Although we could have easily written and published this article in plain Markdown, writing the article in DocC and publishing through SwiftOnServer’s infrastructure allows us to provide a richer documentation experience and field-test our native Swift documentation tooling. We hope that this Snippets tutorial not only serves as a teaching aid for how to use SwiftPM Snippets, but also as a self-demonstration of what is possible with Swift documentation today.
You can read the full tutorial below!
As a reminder, SwiftOnServer is always looking for guest writers, so if you have an idea for an article and are eager to dive into the cutting edge of Swift documentation, please get in touch!
You can also get involved with the SwiftOnServer website itself, on GitHub.
i think it would make a lot of sense to add a brief overview, or even just a link to the SwiftOnServer article under the Add Code Listings section of the Formatting Your Documentation Content page.
I'll likely open a PR this week, I'm a bit torn on linking to the SwiftOnServer article though...
On one hand, the article was "blessed" by SSWG and SDWG so it's more official than some random blog, on the other hand it feels a bit strange to me to link to an external website. Thoughts?

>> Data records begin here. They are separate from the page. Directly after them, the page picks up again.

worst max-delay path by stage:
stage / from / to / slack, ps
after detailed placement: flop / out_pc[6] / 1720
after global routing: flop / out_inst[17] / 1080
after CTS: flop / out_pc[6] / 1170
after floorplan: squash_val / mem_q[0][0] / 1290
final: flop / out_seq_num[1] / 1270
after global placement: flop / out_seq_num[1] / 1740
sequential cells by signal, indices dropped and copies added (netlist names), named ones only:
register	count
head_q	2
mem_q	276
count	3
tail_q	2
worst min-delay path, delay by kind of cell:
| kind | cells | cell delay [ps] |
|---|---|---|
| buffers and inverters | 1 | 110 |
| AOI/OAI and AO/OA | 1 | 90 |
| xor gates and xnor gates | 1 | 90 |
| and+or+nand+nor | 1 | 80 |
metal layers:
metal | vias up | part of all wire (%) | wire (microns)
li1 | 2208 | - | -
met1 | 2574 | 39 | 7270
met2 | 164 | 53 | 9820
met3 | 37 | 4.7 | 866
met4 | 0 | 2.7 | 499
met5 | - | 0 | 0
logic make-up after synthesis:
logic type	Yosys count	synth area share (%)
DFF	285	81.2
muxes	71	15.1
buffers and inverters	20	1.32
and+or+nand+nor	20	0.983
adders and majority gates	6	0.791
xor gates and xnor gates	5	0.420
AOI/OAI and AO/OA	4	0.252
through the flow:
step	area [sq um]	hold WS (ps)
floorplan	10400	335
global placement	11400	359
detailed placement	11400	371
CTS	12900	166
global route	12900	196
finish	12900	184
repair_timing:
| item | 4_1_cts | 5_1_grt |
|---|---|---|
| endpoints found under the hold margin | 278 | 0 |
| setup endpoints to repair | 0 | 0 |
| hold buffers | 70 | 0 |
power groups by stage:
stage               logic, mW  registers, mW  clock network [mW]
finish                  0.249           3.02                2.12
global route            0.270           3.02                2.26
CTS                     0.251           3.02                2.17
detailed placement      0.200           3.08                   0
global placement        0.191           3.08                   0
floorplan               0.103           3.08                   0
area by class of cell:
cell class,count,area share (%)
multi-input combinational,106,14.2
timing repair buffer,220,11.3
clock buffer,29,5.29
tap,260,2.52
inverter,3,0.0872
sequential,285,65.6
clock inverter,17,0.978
<file path="config.mk">
export PLATFORM = sky130hd
export DESIGN_NAME = pc_sequencer
export DESIGN_NICKNAME = d
export VERILOG_FILES = /design/src/rtl/pc_sequencer.sv
export SDC_FILE = /design/constraint.sdc
export NUM_CORES = 1
export LEC_CHECK = 0
export CORE_MARGIN = 2
export CORE_UTILIZATION = 41
export DETAILED_ROUTE_END_ITERATION = 16
export PLACE_DENSITY_LB_ADDON = 0.25
export SETUP_SLACK_MARGIN = 0.5
export SKIP_CTS_REPAIR_TIMING = 1
export SYNTH_ARGS = -nofsm -noshare
export SYNTH_HDL_FRONTEND = slang
export SYNTH_SLANG_ARGS = --single-unit
</file>
<file path="constraint.sdc">
create_clock -name clk -period 3.1 [get_ports clk]
set_input_delay 0.62 -clock clk [delete_from_list [all_inputs] [get_ports clk]]
set_output_delay 0.62 -clock clk [all_outputs]
set_load 0.02 [all_outputs]
</file>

hosting everything under swift.org is a non-goal, we want to cultivate a thriving community around the language and we won’t be able to do that if we’re stingy about linking to external sites from the toolchain docs.
It's a fantastic article, but I wouldn't stress too much about "blessed".

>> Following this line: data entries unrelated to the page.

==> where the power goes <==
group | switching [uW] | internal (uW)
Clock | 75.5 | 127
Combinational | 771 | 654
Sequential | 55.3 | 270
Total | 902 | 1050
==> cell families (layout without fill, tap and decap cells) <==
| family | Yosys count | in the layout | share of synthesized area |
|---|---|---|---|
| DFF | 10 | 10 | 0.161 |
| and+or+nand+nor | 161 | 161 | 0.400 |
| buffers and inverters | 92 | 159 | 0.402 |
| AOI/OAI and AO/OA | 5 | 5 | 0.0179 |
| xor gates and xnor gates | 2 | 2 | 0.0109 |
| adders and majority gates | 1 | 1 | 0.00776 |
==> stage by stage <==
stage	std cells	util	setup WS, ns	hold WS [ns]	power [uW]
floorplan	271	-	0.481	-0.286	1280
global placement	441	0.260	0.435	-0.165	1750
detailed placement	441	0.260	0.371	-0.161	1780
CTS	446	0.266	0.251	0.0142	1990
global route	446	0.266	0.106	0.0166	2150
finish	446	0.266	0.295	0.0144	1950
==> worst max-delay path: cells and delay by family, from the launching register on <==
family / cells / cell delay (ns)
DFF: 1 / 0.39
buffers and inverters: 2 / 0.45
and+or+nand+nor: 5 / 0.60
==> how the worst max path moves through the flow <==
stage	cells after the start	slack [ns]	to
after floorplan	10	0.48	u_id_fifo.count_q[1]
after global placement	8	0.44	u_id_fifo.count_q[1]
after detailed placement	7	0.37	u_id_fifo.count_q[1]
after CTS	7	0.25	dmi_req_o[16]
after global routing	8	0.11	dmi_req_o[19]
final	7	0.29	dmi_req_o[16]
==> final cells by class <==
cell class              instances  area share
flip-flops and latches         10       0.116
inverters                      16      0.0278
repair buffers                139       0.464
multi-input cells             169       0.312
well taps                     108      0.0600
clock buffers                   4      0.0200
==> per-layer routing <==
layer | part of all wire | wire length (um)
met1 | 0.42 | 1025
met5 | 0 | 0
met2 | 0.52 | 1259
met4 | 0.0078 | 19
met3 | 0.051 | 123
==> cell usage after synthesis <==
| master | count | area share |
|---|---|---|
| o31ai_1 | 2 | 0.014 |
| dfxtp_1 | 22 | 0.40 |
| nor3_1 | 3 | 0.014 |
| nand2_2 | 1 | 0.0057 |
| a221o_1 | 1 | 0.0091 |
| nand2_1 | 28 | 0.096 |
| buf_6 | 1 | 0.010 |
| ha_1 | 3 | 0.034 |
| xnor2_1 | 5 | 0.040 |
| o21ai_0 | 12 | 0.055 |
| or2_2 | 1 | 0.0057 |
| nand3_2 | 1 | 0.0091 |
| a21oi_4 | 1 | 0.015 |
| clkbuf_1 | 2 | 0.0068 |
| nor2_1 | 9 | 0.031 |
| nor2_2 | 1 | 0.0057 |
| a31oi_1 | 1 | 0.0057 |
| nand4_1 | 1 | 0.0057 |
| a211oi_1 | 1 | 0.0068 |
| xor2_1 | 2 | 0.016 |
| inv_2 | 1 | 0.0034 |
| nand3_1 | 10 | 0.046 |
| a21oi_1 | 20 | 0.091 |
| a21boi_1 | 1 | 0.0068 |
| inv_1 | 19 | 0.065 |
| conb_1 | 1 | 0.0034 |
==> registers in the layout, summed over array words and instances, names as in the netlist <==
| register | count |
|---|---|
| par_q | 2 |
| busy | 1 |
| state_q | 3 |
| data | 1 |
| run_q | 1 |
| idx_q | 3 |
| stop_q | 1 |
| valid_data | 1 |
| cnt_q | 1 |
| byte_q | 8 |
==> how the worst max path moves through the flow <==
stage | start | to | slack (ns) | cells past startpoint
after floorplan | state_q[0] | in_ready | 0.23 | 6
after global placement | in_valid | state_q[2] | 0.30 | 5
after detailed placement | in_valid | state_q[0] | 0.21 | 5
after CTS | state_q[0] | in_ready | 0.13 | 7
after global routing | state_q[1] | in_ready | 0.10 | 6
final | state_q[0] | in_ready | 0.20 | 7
$ cat config.mk
export PLATFORM = sky130hd
export DESIGN_NAME = alu_exec_unit_flat
export DESIGN_NICKNAME = d
export VERILOG_FILES = /design/src/rtl/alu_exec_unit_pkg.sv /design/src/rtl/alu_exec_unit_if.sv /design/src/rtl/alu_exec_unit_shift_iter.sv /design/src/rtl/alu_exec_unit.sv /design/src/flat_wrapper.sv
export SDC_FILE = /design/constraint.sdc
export NUM_CORES = 1
export LEC_CHECK = 0
export ABC_AREA = 1
export CORE_ASPECT_RATIO = 1.2
export CORE_MARGIN = 5
export CORE_UTILIZATION = 50
export CTS_BUF_LIST = sky130_fd_sc_hd__clkbuf_4
export DETAILED_ROUTE_END_ITERATION = 16
export PLACE_DENSITY = 0.73
export SYNTH_ARGS = -nofsm -noshare
export SYNTH_HDL_FRONTEND = slang
export SYNTH_SLANG_ARGS = --single-unit
$ cat constraint.sdc
create_clock -name i_clk -period 1.64 [get_ports i_clk]
set_input_delay 0.328 -clock i_clk [delete_from_list [all_inputs] [get_ports i_clk]]
set_output_delay 0.328 -clock i_clk [all_outputs]
set_load 0.005 [all_outputs]
$ cat src/rtl/alu_exec_unit_pkg.sv
// Shared ALU control codes, FSM state encodings and op-class helpers for alu_exec_unit.
// Optional build macro ALU_FAST_SHIFT_EN is consumed by the top, not here.
package alu_exec_unit_pkg;

    localparam logic [3:0] ALU_ADD  = 4'h0;
    localparam logic [3:0] ALU_SUB  = 4'h1;
    localparam logic [3:0] ALU_AND  = 4'h2;
    localparam logic [3:0] ALU_OR   = 4'h3;
    localparam logic [3:0] ALU_XOR  = 4'h4;
    localparam logic [3:0] ALU_SLT  = 4'h5;
    localparam logic [3:0] ALU_SLTU = 4'h6;
    localparam logic [3:0] ALU_SLL  = 4'h7;
    localparam logic [3:0] ALU_SRL  = 4'h8;
    localparam logic [3:0] ALU_SRA  = 4'h9;

    typedef enum logic [1:0] {
        ALU_ST_IDLE  = 2'd0,
        ALU_ST_SHIFT = 2'd1,
        ALU_ST_DONE  = 2'd2
    } alu_state_e;

    function automatic logic alu_is_shift(input logic [3:0] code);
        return (code == ALU_SLL) || (code == ALU_SRL) || (code == ALU_SRA);
    endfunction

    // Codes above ALU_SRA are unassigned and reported as illegal.
    function automatic logic alu_is_legal(input logic [3:0] code);
        return code <= ALU_SRA;
    endfunction

endpackage
`config.mk`:
```
export PLATFORM = sky130hd
export DESIGN_NAME = ex_mem_register
export DESIGN_NICKNAME = d
export VERILOG_FILES = /design/src/rtl/ex_mem_register.sv
export SDC_FILE = /design/constraint.sdc
export NUM_CORES = 1
export LEC_CHECK = 0
export CORE_MARGIN = 2
export CORE_UTILIZATION = 40
export DETAILED_ROUTE_END_ITERATION = 10
export GPL_TIMING_DRIVEN = 0
export PLACE_DENSITY = 0.8
export REMOVE_ABC_BUFFERS = 1
export SETUP_SLACK_MARGIN = 0.3
export SLEW_MARGIN = 25
export SYNTH_ARGS = -nofsm -noshare
export SYNTH_HDL_FRONTEND = slang
export SYNTH_SLANG_ARGS = --single-unit
```
`constraint.sdc`:
```
create_clock -name clk -period 0.9 [get_ports clk]
set_input_delay 0.135 -clock clk [delete_from_list [all_inputs] [get_ports clk]]
set_output_delay 0.135 -clock clk [all_outputs]
set_load 0.02 [all_outputs]
```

The DocC contents definitely should have this included, and I was also leaning towards taking some time to write something up for it, but hadn't yet made it beyond collecting all the specifics to start to create an outline for an article - so if you have something go for it.
That said, I personally wouldn't want DocC's formal documentation to rely on any content outside of what it's providing. Services and external sites come and go, and if it's a feature of DocC, then it really should be in the documentation FOR DocC.
The article on SwiftOnServer is fantastic, I don't want to take away from it in any way. I don't think they were obliged in any way to add it to DocC, but I do think the documentation for DocC should be provided BY DocC, and not expect it to be provided from any external sources, however closely tied to the ecosystem they happen to be.
@JacobHearst - If you want to collaborate on a contribution of documentation of snippets to add into DocC's content, I'd be more than happy to work with you on it.
I was also leaning towards taking some time to write something up for it, but hadn't yet made it beyond collecting all the specifics to start to create an outline for an article - so if you have something go for it.
@JacobHearst - If you want to collaborate on a contribution of documentation of snippets to add into DocC's content, I'd be more than happy to work with you on it.
I don't have anything put together so if it's something you've been thinking about then I'll leave it to you! I've just been trying to be more involved with the Swift project and this seemed like a gap that I could reasonably fill if there were no plans otherwise.